Biochemical, biometrical and behavioral changes in male offspring of sleep-deprived mice.

Epidemiological and experimental studies suggest a high prevalence of cognitive impairment and social behavior deficits in adolescents and adults that have experienced prenatal exposure to adverse conditions. This study investigated whether sleep deprivation during the pre-implantation stage of development alters the physiological, behavioral and oxidative metabolic processes in adult male mouse offspring. One group of dams was continuously sleep-deprived using the platform technique from gestational days 0 to 3 (PSD 72). Three additional groups were sleep-deprived by gentle handling for 6h on gestational days 1 (GH 1), 2 (GH 2) or 3 (GH 3). After sleep deprivation, homocysteine, cysteine, corticosterone, estrogen and progesterone concentrations were measured from the experimental mothers and time-matched controls. The sizes and weights of the male pups were measured at various stages throughout the experiment. At PND 90, behavioral (Activity Box and Elevated Plus Maze) and biochemical parameters were assessed. The dams' plasma progesterone concentrations decreased in the PSD 72 group, and the levels of plasma estradiol increased in GH 2. Corticosterone levels were found to increase after all sleep-deprivation procedures. Homocysteine concentrations increased in the GH 2 but decreased in the PSD 72 group. The offspring of GH 1 mothers exhibited decreased superoxide dismutase activity.
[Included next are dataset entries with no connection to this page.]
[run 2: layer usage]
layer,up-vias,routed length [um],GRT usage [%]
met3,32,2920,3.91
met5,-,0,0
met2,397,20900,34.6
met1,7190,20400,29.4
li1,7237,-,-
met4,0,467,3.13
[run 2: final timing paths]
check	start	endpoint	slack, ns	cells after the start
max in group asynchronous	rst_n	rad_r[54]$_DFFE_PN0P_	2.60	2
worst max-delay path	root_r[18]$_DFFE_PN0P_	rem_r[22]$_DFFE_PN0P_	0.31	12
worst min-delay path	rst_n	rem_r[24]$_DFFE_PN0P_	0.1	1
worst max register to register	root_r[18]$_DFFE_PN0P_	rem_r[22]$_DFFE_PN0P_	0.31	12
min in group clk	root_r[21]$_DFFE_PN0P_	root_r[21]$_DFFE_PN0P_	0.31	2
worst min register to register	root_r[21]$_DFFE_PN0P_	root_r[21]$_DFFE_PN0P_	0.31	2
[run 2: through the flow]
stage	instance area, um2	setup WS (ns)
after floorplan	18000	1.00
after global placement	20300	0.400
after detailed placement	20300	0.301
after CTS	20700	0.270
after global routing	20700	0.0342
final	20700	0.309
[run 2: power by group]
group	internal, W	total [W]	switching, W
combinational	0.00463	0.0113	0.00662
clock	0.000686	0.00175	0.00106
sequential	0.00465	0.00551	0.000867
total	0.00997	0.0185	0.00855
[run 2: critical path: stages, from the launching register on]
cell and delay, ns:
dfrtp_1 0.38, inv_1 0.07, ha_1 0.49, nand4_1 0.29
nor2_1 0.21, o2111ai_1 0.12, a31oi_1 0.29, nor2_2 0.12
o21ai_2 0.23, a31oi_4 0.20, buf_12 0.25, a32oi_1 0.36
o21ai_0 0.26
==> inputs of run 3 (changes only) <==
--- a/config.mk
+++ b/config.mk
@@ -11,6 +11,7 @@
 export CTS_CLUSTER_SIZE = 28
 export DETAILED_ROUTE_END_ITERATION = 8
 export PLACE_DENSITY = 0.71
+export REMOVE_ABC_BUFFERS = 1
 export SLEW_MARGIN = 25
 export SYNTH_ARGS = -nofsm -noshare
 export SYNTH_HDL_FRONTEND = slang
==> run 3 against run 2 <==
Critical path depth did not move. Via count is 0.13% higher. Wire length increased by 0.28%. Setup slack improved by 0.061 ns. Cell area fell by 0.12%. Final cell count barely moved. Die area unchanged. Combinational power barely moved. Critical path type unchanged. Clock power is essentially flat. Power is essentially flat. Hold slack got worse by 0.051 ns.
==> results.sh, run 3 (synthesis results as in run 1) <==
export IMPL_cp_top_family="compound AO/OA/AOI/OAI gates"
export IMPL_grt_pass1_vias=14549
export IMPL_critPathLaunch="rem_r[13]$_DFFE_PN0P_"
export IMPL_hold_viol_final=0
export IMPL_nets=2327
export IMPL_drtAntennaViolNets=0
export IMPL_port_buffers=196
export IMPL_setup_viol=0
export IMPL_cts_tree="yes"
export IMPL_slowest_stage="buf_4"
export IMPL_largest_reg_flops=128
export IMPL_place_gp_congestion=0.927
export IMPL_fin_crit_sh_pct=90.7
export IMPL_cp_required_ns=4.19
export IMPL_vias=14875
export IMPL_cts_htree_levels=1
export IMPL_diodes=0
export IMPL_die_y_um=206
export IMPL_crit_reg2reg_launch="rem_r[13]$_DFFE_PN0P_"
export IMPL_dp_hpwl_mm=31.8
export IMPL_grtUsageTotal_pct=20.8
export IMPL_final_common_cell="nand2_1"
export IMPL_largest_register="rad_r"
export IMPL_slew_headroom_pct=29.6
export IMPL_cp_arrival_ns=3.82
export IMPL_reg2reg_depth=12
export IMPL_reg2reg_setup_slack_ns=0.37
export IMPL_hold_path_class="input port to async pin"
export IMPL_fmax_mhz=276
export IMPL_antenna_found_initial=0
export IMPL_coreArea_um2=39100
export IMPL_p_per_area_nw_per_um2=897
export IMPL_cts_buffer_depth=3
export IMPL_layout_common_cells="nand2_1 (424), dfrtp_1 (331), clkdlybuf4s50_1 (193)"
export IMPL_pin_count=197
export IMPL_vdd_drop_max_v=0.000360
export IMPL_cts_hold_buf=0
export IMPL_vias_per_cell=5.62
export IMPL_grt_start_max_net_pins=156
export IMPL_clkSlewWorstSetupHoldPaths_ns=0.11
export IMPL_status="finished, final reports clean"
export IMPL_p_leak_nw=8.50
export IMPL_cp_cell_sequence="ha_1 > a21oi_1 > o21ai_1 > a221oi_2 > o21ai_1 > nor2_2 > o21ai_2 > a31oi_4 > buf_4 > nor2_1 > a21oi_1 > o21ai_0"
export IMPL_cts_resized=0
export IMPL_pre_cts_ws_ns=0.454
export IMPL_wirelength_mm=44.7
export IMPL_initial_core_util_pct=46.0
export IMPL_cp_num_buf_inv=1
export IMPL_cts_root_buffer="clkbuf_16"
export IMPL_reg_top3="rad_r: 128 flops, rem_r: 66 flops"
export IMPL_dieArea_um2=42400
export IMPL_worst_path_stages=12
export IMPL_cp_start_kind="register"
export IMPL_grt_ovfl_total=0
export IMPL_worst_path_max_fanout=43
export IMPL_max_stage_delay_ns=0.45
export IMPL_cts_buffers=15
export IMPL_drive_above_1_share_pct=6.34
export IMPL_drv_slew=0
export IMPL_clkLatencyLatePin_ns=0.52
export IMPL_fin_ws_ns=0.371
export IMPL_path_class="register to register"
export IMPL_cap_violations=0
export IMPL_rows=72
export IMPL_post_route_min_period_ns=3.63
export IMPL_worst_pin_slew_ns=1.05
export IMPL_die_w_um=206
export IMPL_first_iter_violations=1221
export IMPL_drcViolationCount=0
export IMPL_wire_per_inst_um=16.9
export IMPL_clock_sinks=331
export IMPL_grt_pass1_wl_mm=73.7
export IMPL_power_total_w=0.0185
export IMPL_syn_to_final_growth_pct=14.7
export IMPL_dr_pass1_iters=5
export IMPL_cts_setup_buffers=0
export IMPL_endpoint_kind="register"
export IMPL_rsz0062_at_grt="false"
===== config.mk =====
export PLATFORM = sky130hd
export DESIGN_NAME = cfg_stream_loader
export DESIGN_NICKNAME = d
export VERILOG_FILES = /design/src/rtl/cfg_stream_loader.sv
export SDC_FILE = /design/constraint.sdc
export NUM_CORES = 1
export LEC_CHECK = 0
export BUFFER_PORTS_ARGS = -buffer_cell sky130_fd_sc_hd__buf_2
export CELL_PAD_IN_SITES_DETAIL_PLACEMENT = 1
export CELL_PAD_IN_SITES_GLOBAL_PLACEMENT = 2
export CORE_ASPECT_RATIO = 1.25
export CORE_UTILIZATION = 37
export DETAILED_ROUTE_END_ITERATION = 8
export PLACE_DENSITY = 0.87
export SLEW_MARGIN = 20
export SYNTH_ARGS = -nofsm -noshare
export SYNTH_HDL_FRONTEND = slang
export SYNTH_SLANG_ARGS = --single-unit

===== constraint.sdc =====
create_clock -name clk -period 3.88 [get_ports clk]
set_clock_uncertainty 0.05 [all_clocks]
set_input_delay 0.388 -clock clk [delete_from_list [all_inputs] [get_ports clk]]
set_output_delay 0.388 -clock clk [all_outputs]
set_load 0.02 [all_outputs]

===== src/rtl/cfg_stream_loader.sv =====
// Configuration stream loader: serialises a packed LSB-first word stream into
// NUM_CHAINS configuration chains, frame by frame, with a latch gap per frame.
module cfg_stream_loader #(
  parameter int NUM_CHAINS = 4,
  parameter int WORD_W     = 8,
  parameter int LEN_W      = 11,
  parameter int FRM_W      = 4,
  parameter int CH_W       = 2
) (
  input  logic                        clk,
  input  logic                        reset,
  input  logic                        start,
  input  logic                        abort,
  input  logic [NUM_CHAINS*LEN_W-1:0] frame_len,
  input  logic [NUM_CHAINS*FRM_W-1:0] frame_num,
  input  logic                        s_valid,
  input  logic [WORD_W-1:0]           s_data,
  output logic                        s_ready,
  output logic [NUM_CHAINS-1:0]       bit_out,
  output logic [NUM_CHAINS-1:0]       chain_en,
  output logic [NUM_CHAINS-1:0]       frame_latch,
  output logic                        prgm_b,
  output logic [CH_W-1:0]             cur_chain,
  output logic                        done,
  output logic                        error
);

  localparam int BC_W = $clog2(WORD_W + 1);

  typedef enum logic [2:0] {IDLE, SEEK, SHIFT, GAP, FINISH} state_t;

  state_t                  state_r, state_n;
  logic [LEN_W-1:0]        len_r [NUM_CHAINS];
  logic [LEN_W-1:0]        len_n [NUM_CHAINS];
  logic [FRM_W-1:0]        num_r [NUM_CHAINS];
  logic [FRM_W-1:0]        num_n [NUM_CHAINS];
  logic [CH_W:0]           seek_from_r, seek_from_n;
  logic [CH_W-1:0]         cur_chain_r, cur_chain_n;
  logic [WORD_W-1:0]       buf_r, buf_n;
  logic [BC_W-1:0]         buf_cnt_r, buf_cnt_n;
  logic [LEN_W-1:0]        bit_cnt_r, bit_cnt_n, bit_cnt_inc_s;
  logic [FRM_W-1:0]        frm_cnt_r, frm_cnt_n, frm_cnt_inc_s;
  logic                    s_ready_r, s_ready_n;
  logic [NUM_CHAINS-1:0]   bit_out_r, bit_out_n;
  logic [NUM_CHAINS-1:0]   chain_en_r, chain_en_n;
  logic [NUM_CHAINS-1:0]   frame_latch_r, frame_latch_n;
  logic                    prgm_b_r, prgm_b_n;
  logic                    done_r, done_n;
  logic                    error_r, error_n;
  logic                    bad_cfg_s;
  logic                    found_s;
  logic [CH_W-1:0]         found_idx_s;
  logic [LEN_W-1:0]        cur_len_s;
  logic [FRM_W-1:0]        cur_num_s;

  assign cur_len_s     = len_r[cur_chain_r];
  assign cur_num_s     = num_r[cur_chain_r];
  assign bit_cnt_inc_s = (bit_cnt_r == {LEN_W{1'b1}}) ? bit_cnt_r : bit_cnt_r + 1'b1;
  assign frm_cnt_inc_s = (frm_cnt_r == {FRM_W{1'b1}}) ? frm_cnt_r : frm_cnt_r + 1'b1;

  // Flag a configuration that asks for frames of zero length on any chain
  always_comb begin
    bad_cfg_s = 1'b0;
    for (int i = 0; i < NUM_CHAINS; i++) begin
      if ((frame_num[i*FRM_W +: FRM_W] != {FRM_W{1'b0}}) &&
          (frame_len[i*LEN_W +: LEN_W] == {LEN_W{1'b0}})) begin
        bad_cfg_s = 1'b1;
      end else begin
        bad_cfg_s = bad_cfg_s;
      end
    end
  end

  // Lowest chain at or above seek_from_r that has frames to load
  always_comb begin
    found_s     = 1'b0;
    found_idx_s = {CH_W{1'b0}};
    for (int i = NUM_CHAINS - 1; i >= 0; i--) begin
      if (((CH_W + 1)'(i) >= seek_from_r) && (num_r[i] != {FRM_W{1'b0}})) begin
        found_s     = 1'b1;
        found_idx_s = CH_W'(i);
      end else begin
        found_s     = found_s;
      end
    end
  end

  // Next-state and next-output logic
  always_comb begin
    state_n       = state_r;
    seek_from_n   = seek_from_r;
    cur_chain_n   = cur_chain_r;
    buf_n         = buf_r;
    buf_cnt_n     = buf_cnt_r;
    bit_cnt_n     = bit_cnt_r;
    frm_cnt_n     = frm_cnt_r;
    bit_out_n     = {NUM_CHAINS{1'b0}};
    chain_en_n    = {NUM_CHAINS{1'b0}};
    frame_latch_n = {NUM_CHAINS{1'b0}};
    prgm_b_n      = prgm_b_r;
    done_n        = done_r;
    error_n       = error_r;
    for (int i = 0; i < NUM_CHAINS; i++) begin
      len_n[i] = len_r[i];
      num_n[i] = num_r[i];
    end

    case (state_r)
      IDLE: begin
        if (start && !abort) begin
          for (int i = 0; i < NUM_CHAINS; i++) begin
            len_n[i] = frame_len[i*LEN_W +: LEN_W];
            num_n[i] = frame_num[i*FRM_W +: FRM_W];
          end
          done_n    = 1'b0;
          buf_cnt_n = {BC_W{1'b0}};
          if (bad_cfg_s) begin
            error_n  = 1'b1;
            prgm_b_n = 1'b1;
          end else begin
            error_n     = 1'b0;
            prgm_b_n    = 1'b0;
            seek_from_n = {(CH_W + 1){1'b0}};
            state_n     = SEEK;
          end
        end else begin
          state_n = IDLE;
        end
      end
      SEEK: begin
        if (found_s) begin
          cur_chain_n = found_idx_s;
          bit_cnt_n   = {LEN_W{1'b0}};
          frm_cnt_n   = {FRM_W{1'b0}};
          state_n     = SHIFT;
        end else begin
          done_n   = 1'b1;
          prgm_b_n = 1'b1;
          state_n  = FINISH;
        end
      end
      SHIFT: begin
        if (buf_cnt_r != {BC_W{1'b0}}) begin
          bit_out_n[cur_chain_r]  = buf_r[0];
          chain_en_n[cur_chain_r] = 1'b1;
          buf_n     = buf_r >> 1;
          buf_cnt_n = buf_cnt_r - 1'b1;
          bit_cnt_n = bit_cnt_inc_s;
          if (bit_cnt_inc_s == cur_len_s) begin
            state_n = GAP;
          end else begin
            state_n = SHIFT;
          end
        end else if (s_valid && s_ready_r) begin
          buf_n     = s_data;
          buf_cnt_n = BC_W'(WORD_W);
          bit_out_n = bit_out_r;
        end else begin
          bit_out_n = bit_out_r;
        end
      end
      GAP: begin
        frame_latch_n[cur_chain_r] = 1'b1;
        frm_cnt_n = frm_cnt_inc_s;
        bit_cnt_n = {LEN_W{1'b0}};
        if (frm_cnt_inc_s < cur_num_s) begin
          state_n = SHIFT;
        end else begin
          seek_from_n = {1'b0, cur_chain_r} + 1'b1;
          state_n     = SEEK;
        end
      end
      FINISH: begin
        buf_n     = {WORD_W{1'b0}};
        buf_cnt_n = {BC_W{1'b0}};
        state_n   = IDLE;
      end
      default: begin
        state_n = IDLE;
      end
    endcase

    // Abort overrides everything, including a simultaneous start
    if (abort && (state_r != IDLE)) begin
      state_n       = IDLE;
      prgm_b_n      = 1'b1;
      chain_en_n    = {NUM_CHAINS{1'b0}};
      frame_latch_n = {NUM_CHAINS{1'b0}};
      bit_out_n     = {NUM_CHAINS{1'b0}};
      buf_n         = {WORD_W{1'b0}};
      buf_cnt_n     = {BC_W{1'b0}};
      done_n        = 1'b0;
      error_n       = 1'b0;
    end else begin
      state_n = state_n;
    end

    s_ready_n = (state_n == SHIFT) && (buf_cnt_n == {BC_W{1'b0}});
  end

  // State and output registers
  always_ff @(posedge clk or negedge reset) begin
    if (!reset) begin
      state_r       <= IDLE;
      seek_from_r   <= {(CH_W + 1){1'b0}};
      cur_chain_r   <= {CH_W{1'b0}};
      buf_r         <= {WORD_W{1'b0}};
      buf_cnt_r     <= {BC_W{1'b0}};
      bit_cnt_r     <= {LEN_W{1'b0}};
      frm_cnt_r     <= {FRM_W{1'b0}};
      s_ready_r     <= 1'b0;
      bit_out_r     <= {NUM_CHAINS{1'b0}};
      chain_en_r    <= {NUM_CHAINS{1'b0}};
      frame_latch_r <= {NUM_CHAINS{1'b0}};
      prgm_b_r      <= 1'b1;
      done_r        <= 1'b0;
      error_r       <= 1'b0;
      for (int i = 0; i < NUM_CHAINS; i++) begin
        len_r[i] <= {LEN_W{1'b0}};
        num_r[i] <= {FRM_W{1'b0}};
      end
    end else begin
      state_r       <= state_n;
      seek_from_r   <= seek_from_n;
      cur_chain_r   <= cur_chain_n;
      buf_r         <= buf_n;
      buf_cnt_r     <= buf_cnt_n;
      bit_cnt_r     <= bit_cnt_n;
      frm_cnt_r     <= frm_cnt_n;
      s_ready_r     <= s_ready_n;
      bit_out_r     <= bit_out_n;
      chain_en_r    <= chain_en_n;
      frame_latch_r <= frame_latch_n;
      prgm_b_r      <= prgm_b_n;
      done_r        <= done_n;
      error_r       <= error_n;
      for (int i = 0; i < NUM_CHAINS; i++) begin
        len_r[i] <= len_n[i];
        num_r[i] <= num_n[i];
      end
    end
  end

  assign s_ready     = s_ready_r;
  assign bit_out     = bit_out_r;
  assign chain_en    = chain_en_r;
  assign frame_latch = frame_latch_r;
  assign prgm_b      = prgm_b_r;
  assign cur_chain   = cur_chain_r;
  assign done        = done_r;
  assign error       = error_r;

endmodule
Exposure to sleep deprivation had a long-lasting impact on tissue weight; in particular, there was a decrease in hemilateral epididymal fat weight in mature animals from the PSD 72 group. Although some of the alterations observed in the mothers (elevated estrogen and corticosterone levels and decreased progesterone) might have played a role in the permanent alterations in the adult offspring, they were not the main cause. The homocysteine changes detected in the sleep-deprived dams may contribute to redox changes, controlling gene expression and shaping epigenetic development.